The Evolution of Travelling Waves in a KPP Reaction-Diffusion Model with cut-off Reaction Rate. II. Evolution of Travelling Waves

TL;DR

This paper analyzes the long-term behavior of travelling waves in a KPP reaction-diffusion model with a discontinuous reaction rate cut-off, using asymptotic methods and numerical validation to determine wave speed corrections and convergence rates.

Contribution

It introduces a detailed asymptotic analysis of travelling wave solutions with reaction cut-offs, providing explicit corrections to wave speed and convergence rates.

Findings

Asymptotic form of solutions with reaction cut-off derived

Wave speed correction quantified through asymptotic analysis

Numerical results confirm theoretical predictions

Abstract

In Part II of this series of papers, we consider an initial-boundary value problem for the Kolmogorov--Petrovskii--Piscounov (KPP) type equation with a discontinuous cut-off in the reaction function at concentration $u=u_c$. For fixed cut-off value $u_c \in (0,1)$, we apply the method of matched asymptotic coordinate expansions to obtain the complete large-time asymptotic form of the solution which exhibits the formation of a permanent form travelling wave structure.

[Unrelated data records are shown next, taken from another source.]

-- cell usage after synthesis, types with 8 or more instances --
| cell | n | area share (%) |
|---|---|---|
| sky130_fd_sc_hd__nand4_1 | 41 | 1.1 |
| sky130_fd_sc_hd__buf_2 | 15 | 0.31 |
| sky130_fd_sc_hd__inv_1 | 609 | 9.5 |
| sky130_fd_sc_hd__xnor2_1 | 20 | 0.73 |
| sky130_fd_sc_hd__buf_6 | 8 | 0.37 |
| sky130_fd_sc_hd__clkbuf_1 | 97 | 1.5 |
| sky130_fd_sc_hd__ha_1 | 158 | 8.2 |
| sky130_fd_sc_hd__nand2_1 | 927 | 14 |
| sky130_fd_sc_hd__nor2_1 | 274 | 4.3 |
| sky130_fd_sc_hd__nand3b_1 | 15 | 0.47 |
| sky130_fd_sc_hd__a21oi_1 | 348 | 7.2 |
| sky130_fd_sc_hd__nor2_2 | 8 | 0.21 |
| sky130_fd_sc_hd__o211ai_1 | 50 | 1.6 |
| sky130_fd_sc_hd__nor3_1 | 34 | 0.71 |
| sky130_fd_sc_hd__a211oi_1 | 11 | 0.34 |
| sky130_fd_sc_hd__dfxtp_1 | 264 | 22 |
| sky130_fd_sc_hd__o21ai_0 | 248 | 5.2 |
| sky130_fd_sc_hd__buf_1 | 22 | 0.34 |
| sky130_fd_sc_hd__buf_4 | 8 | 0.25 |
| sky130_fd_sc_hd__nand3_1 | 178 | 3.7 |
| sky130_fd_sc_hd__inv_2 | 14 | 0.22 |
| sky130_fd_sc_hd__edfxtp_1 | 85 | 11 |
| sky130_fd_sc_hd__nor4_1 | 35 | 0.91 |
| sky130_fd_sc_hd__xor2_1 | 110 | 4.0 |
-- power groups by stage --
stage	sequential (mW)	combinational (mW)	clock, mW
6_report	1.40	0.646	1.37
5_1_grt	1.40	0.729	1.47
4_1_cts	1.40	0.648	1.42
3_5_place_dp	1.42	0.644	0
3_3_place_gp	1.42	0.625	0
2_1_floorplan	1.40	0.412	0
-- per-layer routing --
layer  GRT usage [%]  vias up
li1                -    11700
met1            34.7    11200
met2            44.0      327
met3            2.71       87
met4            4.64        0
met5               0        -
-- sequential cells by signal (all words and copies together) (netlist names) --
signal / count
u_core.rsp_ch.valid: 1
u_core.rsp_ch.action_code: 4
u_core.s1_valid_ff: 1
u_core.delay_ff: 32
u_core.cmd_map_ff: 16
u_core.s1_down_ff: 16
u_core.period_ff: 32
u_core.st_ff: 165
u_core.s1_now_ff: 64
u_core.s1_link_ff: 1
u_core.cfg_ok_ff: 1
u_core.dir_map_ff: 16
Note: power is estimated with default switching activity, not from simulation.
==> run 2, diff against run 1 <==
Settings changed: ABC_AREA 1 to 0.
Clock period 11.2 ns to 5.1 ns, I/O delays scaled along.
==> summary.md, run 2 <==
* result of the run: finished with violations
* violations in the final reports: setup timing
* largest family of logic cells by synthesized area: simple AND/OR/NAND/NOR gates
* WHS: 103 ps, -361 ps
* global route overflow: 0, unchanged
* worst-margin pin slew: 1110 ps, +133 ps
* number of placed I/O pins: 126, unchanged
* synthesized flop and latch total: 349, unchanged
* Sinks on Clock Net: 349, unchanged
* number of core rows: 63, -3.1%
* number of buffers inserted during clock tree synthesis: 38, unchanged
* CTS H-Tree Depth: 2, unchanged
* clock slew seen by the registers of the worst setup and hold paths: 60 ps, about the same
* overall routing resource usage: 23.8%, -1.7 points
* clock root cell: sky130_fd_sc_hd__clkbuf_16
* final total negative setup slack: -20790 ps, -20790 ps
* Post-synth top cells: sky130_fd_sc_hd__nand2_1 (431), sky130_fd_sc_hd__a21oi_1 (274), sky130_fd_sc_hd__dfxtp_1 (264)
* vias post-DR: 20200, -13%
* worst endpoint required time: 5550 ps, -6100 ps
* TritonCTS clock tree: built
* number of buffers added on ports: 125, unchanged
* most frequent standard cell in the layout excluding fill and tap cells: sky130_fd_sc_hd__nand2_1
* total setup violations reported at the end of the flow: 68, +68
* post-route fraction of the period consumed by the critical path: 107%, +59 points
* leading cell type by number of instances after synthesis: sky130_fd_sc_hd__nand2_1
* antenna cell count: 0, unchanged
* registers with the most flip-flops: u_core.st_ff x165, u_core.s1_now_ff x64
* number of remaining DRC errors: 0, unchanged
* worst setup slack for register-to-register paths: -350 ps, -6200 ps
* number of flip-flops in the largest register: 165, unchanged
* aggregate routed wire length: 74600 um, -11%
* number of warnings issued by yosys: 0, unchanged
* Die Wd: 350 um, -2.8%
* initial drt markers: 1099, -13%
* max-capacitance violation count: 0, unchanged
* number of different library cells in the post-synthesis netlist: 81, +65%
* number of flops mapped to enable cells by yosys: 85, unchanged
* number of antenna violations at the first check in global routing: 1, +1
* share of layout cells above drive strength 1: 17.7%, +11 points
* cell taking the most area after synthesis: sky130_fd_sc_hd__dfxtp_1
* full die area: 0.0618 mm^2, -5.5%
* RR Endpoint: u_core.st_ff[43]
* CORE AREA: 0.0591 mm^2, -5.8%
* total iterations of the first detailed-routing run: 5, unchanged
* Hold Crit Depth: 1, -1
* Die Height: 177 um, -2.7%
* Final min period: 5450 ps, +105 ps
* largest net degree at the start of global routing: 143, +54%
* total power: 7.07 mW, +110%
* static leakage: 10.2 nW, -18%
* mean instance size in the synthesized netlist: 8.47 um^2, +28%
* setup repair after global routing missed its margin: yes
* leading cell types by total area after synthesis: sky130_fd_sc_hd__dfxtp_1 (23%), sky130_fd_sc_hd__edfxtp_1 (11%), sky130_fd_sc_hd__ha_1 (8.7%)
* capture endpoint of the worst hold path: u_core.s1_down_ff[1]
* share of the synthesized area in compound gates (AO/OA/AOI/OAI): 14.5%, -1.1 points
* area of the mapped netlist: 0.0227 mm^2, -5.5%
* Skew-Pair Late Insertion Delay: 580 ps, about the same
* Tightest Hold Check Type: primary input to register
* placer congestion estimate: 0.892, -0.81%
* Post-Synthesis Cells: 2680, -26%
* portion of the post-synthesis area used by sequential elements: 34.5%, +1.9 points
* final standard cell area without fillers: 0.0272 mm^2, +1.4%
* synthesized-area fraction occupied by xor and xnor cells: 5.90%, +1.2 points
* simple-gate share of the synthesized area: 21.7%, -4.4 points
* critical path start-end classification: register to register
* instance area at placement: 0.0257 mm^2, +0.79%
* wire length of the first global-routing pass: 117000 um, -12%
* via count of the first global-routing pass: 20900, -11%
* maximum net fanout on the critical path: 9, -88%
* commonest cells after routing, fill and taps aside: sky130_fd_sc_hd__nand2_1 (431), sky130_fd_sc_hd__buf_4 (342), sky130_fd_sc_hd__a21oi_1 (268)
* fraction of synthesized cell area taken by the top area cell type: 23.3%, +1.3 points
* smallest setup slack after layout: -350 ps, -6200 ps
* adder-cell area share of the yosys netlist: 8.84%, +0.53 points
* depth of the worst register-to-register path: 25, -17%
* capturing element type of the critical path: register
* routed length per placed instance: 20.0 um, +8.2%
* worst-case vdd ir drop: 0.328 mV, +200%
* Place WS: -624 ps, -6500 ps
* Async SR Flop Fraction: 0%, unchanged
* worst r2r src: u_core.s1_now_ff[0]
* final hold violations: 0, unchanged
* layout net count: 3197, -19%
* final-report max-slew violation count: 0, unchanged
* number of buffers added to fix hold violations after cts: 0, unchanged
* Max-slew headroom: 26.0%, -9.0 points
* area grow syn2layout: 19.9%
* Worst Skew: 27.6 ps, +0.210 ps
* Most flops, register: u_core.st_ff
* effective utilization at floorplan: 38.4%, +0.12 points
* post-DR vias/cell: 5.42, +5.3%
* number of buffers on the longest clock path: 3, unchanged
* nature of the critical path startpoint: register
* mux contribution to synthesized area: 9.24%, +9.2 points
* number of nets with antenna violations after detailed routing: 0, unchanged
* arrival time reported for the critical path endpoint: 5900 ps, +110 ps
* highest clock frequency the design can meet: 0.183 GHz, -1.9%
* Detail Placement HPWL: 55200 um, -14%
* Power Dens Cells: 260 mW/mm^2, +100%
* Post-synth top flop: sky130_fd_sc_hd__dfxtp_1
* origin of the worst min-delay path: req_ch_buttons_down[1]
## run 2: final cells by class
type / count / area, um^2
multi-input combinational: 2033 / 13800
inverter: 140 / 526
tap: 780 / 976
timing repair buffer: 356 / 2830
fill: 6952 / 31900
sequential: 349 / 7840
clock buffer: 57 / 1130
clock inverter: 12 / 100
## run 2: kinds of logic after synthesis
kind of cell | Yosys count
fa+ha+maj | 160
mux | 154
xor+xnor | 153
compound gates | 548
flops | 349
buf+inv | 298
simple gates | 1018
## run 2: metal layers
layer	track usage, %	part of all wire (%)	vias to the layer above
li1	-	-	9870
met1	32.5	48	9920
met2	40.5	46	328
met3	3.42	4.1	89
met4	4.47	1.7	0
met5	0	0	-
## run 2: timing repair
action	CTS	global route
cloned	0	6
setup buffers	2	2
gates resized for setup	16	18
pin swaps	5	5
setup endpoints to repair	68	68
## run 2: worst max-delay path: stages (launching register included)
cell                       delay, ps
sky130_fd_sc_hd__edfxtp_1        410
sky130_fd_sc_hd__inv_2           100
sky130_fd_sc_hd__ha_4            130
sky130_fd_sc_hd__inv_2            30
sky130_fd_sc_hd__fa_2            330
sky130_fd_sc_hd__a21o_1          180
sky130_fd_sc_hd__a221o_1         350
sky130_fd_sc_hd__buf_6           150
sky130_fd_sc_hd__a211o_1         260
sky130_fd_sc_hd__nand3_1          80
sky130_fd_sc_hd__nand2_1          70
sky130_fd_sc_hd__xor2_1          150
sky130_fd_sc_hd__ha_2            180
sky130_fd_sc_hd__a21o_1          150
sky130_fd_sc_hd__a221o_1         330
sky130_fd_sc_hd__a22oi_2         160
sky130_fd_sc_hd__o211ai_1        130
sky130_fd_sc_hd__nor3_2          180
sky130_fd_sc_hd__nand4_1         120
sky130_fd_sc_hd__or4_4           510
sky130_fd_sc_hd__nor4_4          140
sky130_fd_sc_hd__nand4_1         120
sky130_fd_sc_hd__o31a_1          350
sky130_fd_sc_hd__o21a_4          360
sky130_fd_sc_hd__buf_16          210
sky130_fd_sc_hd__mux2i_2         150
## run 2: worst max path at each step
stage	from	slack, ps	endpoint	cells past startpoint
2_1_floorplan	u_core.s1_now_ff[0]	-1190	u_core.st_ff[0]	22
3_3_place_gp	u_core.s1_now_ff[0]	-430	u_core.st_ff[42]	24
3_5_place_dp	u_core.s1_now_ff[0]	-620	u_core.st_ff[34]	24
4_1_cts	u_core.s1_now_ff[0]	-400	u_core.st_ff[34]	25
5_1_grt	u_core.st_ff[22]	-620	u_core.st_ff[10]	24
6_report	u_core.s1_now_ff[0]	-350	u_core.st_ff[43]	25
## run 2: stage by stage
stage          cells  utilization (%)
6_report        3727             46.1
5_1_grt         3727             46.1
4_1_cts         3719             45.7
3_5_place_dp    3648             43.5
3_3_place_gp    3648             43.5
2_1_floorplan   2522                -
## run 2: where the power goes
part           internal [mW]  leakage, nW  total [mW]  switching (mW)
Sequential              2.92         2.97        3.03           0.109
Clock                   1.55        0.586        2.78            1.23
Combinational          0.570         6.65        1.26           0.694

In particular, this approach allows the correction to the wave speed and the rate of convergence of the solution onto the permanent form travelling wave to be determined via a detailed analysis of the asymptotic structures in small-time and, subsequently, in large-space. The asymptotic results are confirmed against numerical results obtained for the particular case of a cut-off Fisher reaction function.